▸ **Task requirements**:
Scan the records below and report how many lines contain the word "layer", giving the number by itself.
┌─ Given data
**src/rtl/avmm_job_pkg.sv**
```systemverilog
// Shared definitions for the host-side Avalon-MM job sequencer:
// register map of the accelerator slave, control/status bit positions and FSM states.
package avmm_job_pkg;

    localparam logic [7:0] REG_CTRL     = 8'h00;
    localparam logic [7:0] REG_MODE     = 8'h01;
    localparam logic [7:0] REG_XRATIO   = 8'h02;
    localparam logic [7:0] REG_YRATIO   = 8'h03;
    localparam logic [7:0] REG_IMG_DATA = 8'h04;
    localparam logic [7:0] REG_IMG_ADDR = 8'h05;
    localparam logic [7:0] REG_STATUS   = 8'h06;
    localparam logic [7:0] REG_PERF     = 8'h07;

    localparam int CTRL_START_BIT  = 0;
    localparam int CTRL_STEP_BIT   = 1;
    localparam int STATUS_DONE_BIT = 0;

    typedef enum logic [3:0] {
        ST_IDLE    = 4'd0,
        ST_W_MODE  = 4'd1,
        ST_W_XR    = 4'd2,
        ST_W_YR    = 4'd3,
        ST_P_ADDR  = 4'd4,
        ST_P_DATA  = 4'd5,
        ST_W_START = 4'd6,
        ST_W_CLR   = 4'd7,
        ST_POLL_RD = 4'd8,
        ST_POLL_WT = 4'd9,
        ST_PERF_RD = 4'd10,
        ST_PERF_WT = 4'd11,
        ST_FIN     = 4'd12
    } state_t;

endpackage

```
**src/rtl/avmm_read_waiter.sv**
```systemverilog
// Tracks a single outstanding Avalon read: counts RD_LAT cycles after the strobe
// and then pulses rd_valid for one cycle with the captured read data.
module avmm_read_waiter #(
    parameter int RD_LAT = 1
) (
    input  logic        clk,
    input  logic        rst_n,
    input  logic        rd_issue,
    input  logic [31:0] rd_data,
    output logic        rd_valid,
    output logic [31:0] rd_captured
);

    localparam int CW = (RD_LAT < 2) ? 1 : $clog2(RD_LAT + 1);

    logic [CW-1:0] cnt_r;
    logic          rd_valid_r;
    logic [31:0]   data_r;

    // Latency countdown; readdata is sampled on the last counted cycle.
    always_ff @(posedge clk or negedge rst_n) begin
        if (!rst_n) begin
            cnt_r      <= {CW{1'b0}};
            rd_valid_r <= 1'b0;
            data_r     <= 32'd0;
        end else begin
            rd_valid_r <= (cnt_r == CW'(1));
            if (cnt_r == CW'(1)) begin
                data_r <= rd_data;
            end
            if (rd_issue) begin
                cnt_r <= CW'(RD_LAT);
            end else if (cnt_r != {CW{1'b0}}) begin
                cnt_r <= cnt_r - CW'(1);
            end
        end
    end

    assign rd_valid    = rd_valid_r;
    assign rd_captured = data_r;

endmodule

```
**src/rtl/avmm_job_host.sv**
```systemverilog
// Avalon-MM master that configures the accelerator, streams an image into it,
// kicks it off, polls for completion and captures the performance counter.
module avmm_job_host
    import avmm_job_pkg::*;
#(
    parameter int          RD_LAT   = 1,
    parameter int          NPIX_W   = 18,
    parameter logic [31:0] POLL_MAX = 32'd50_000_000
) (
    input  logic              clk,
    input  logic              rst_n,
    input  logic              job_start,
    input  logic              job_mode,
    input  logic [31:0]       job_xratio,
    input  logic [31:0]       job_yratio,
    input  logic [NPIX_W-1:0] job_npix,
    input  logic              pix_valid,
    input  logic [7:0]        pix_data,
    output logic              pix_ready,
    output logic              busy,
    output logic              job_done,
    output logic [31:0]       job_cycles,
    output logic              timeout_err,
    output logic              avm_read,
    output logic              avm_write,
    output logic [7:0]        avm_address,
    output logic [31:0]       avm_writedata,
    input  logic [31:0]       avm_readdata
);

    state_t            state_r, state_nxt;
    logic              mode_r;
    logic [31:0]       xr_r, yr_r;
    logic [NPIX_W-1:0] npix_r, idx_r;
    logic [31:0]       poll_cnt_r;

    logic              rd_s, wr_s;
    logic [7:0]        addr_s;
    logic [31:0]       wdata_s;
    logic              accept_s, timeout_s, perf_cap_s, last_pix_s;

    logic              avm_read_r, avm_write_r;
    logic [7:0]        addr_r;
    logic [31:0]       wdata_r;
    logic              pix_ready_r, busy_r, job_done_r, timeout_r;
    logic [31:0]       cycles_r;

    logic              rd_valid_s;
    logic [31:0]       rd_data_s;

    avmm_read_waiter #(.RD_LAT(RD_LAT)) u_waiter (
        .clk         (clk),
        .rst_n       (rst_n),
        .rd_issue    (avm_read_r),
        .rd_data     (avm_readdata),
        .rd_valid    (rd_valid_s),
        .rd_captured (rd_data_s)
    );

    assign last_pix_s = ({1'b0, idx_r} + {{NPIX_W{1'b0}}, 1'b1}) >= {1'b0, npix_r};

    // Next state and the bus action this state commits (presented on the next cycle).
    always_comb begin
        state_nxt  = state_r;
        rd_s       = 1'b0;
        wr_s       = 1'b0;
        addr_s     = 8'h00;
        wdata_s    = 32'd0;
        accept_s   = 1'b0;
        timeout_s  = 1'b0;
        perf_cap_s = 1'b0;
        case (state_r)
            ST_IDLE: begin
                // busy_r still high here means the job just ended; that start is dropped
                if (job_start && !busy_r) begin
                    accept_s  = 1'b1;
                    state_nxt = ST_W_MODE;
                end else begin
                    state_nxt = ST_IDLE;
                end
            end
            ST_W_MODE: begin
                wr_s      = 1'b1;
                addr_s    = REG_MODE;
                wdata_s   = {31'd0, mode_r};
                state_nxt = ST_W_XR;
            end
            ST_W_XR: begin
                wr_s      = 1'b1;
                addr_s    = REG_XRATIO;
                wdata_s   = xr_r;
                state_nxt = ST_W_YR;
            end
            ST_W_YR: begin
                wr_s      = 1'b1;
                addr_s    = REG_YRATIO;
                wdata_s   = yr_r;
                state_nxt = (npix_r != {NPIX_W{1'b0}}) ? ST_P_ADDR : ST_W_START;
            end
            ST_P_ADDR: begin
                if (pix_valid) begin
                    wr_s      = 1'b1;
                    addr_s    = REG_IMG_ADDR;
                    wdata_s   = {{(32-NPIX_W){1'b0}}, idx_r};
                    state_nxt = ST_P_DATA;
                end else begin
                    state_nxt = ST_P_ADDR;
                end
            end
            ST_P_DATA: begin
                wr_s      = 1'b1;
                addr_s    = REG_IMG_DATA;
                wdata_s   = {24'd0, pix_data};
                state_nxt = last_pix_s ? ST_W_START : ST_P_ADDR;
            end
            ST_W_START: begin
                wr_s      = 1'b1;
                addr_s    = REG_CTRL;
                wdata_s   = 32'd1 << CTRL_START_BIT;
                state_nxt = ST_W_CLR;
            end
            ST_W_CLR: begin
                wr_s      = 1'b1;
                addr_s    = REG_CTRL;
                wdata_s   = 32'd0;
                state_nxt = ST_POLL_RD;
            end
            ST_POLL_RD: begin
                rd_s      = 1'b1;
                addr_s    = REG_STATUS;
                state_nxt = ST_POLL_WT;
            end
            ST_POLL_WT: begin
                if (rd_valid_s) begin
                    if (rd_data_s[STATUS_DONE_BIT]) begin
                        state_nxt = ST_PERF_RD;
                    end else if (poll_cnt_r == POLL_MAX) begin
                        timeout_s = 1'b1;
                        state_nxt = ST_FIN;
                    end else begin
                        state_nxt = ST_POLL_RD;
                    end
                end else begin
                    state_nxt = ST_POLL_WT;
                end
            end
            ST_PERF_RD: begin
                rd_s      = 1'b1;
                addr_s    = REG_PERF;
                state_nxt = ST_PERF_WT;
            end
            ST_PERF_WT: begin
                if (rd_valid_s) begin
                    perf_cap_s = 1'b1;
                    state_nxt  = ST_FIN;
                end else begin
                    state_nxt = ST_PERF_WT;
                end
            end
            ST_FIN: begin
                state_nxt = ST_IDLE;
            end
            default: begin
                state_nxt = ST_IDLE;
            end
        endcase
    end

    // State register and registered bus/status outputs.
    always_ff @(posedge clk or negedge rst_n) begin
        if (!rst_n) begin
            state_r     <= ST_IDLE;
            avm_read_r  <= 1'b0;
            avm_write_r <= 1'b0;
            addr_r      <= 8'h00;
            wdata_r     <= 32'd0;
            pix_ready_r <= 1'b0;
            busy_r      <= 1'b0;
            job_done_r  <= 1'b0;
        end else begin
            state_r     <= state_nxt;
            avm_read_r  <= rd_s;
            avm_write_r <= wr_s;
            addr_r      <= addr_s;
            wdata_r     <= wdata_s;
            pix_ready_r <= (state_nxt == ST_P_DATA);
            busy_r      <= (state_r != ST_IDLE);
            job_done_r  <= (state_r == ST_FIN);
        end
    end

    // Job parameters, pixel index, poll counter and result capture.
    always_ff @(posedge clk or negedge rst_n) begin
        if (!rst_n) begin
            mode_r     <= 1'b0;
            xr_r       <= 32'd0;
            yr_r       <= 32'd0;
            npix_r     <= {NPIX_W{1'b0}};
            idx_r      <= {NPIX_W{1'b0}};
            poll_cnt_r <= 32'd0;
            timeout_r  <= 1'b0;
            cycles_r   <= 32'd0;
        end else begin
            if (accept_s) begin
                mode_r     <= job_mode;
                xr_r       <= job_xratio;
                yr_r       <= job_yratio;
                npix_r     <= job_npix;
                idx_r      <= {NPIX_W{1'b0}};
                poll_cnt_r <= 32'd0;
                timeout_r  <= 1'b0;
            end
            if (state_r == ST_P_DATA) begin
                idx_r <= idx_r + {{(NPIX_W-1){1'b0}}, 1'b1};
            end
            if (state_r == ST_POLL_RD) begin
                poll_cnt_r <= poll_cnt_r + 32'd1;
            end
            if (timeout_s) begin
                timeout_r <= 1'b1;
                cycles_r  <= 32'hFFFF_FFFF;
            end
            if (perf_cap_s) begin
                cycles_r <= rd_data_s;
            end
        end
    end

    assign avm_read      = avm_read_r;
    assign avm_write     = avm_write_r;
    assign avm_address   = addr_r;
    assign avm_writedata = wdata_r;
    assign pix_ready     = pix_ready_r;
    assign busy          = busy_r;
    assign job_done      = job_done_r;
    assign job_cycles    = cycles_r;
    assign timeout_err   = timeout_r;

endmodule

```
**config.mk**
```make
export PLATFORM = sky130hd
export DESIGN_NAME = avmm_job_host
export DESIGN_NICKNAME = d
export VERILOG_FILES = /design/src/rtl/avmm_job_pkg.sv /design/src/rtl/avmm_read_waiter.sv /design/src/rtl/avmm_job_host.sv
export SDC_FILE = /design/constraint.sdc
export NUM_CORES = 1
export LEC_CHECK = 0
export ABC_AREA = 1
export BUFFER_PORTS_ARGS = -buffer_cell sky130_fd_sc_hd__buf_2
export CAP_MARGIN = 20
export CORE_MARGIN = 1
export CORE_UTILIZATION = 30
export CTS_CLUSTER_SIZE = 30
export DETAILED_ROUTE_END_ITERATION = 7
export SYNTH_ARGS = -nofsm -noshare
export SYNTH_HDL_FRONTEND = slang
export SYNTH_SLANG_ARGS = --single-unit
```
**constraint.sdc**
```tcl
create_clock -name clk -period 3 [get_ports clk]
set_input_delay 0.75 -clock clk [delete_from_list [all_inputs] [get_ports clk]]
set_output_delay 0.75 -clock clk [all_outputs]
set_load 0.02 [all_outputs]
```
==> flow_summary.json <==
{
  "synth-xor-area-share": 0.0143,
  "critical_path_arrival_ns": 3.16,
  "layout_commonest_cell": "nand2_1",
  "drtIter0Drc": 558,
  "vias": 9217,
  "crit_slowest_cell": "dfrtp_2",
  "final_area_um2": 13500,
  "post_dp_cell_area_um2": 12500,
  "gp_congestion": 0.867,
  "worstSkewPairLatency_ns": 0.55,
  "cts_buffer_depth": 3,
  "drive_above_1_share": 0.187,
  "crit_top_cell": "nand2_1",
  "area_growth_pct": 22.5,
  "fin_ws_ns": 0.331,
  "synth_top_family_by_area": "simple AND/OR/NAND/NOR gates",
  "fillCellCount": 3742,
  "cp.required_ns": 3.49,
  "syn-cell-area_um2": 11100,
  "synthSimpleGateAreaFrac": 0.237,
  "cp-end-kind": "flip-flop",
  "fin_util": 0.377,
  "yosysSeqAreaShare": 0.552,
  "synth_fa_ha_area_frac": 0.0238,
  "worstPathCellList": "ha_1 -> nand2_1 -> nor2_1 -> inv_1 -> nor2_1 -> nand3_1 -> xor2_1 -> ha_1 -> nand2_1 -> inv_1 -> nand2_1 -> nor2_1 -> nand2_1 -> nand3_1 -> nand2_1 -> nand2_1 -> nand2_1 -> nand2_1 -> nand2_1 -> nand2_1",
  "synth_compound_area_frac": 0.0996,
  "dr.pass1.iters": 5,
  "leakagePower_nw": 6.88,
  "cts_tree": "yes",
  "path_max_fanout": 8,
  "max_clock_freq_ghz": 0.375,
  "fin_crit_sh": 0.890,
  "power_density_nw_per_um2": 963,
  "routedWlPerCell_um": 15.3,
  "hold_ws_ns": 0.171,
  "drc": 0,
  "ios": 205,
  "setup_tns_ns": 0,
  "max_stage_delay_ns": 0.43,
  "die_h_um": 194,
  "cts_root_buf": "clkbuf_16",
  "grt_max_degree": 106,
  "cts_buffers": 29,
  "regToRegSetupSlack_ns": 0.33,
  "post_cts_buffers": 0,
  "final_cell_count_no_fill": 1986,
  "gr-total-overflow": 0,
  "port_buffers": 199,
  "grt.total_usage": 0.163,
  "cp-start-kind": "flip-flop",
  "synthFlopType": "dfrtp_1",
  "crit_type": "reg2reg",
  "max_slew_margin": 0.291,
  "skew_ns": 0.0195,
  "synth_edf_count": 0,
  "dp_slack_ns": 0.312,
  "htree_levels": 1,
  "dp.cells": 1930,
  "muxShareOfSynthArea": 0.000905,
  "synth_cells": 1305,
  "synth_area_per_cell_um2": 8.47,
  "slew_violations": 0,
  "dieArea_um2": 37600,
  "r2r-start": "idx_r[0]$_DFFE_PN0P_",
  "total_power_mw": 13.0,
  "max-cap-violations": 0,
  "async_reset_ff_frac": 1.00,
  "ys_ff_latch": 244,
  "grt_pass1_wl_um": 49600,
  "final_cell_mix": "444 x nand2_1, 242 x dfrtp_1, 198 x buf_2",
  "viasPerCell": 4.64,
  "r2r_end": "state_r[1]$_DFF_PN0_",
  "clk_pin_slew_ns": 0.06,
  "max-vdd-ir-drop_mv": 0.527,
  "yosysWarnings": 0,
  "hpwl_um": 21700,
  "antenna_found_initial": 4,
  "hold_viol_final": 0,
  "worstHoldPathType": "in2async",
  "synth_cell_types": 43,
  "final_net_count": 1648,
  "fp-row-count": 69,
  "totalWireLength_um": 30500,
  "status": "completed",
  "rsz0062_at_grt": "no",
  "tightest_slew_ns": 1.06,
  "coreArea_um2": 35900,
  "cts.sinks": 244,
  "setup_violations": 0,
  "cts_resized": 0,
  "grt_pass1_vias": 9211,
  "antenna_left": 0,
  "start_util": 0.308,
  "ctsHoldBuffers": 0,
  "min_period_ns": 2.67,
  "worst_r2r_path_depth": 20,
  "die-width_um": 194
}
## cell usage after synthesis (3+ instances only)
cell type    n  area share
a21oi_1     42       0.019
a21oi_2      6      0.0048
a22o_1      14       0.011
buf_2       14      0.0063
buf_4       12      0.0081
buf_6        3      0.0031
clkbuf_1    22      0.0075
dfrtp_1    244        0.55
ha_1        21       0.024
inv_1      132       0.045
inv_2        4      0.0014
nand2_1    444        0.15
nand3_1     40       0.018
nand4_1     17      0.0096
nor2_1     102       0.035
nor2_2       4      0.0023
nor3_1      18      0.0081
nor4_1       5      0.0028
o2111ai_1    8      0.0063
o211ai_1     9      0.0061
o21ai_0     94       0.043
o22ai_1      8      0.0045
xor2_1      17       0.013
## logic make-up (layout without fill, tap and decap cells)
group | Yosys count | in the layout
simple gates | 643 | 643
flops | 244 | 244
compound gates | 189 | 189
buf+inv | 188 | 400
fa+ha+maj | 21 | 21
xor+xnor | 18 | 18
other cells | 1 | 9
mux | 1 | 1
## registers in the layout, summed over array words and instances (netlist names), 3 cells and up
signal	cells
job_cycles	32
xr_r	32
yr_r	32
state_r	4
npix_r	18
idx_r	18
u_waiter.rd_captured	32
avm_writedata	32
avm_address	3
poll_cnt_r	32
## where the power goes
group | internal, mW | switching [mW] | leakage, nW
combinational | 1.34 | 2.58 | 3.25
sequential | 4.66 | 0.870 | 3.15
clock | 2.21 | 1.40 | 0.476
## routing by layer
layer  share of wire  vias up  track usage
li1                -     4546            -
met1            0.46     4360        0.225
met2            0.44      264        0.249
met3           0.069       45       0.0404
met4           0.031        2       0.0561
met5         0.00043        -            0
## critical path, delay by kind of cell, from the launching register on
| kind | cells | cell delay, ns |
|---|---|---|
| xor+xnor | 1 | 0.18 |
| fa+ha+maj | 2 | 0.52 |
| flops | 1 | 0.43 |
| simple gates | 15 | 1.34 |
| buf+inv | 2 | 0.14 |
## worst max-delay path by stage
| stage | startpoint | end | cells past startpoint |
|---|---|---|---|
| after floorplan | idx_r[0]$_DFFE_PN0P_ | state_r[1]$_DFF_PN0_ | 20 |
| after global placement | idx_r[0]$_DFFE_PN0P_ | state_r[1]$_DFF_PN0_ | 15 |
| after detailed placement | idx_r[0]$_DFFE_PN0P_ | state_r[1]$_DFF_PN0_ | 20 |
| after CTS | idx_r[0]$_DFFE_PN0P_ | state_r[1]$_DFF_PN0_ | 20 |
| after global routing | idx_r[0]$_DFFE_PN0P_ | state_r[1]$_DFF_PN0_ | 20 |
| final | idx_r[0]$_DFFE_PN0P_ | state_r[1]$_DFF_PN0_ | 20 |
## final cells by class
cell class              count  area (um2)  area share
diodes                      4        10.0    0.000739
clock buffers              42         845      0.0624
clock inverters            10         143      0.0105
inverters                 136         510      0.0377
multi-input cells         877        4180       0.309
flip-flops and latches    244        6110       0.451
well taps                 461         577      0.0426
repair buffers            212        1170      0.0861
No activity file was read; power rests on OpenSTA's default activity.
└─
▸ **Task answer**:
2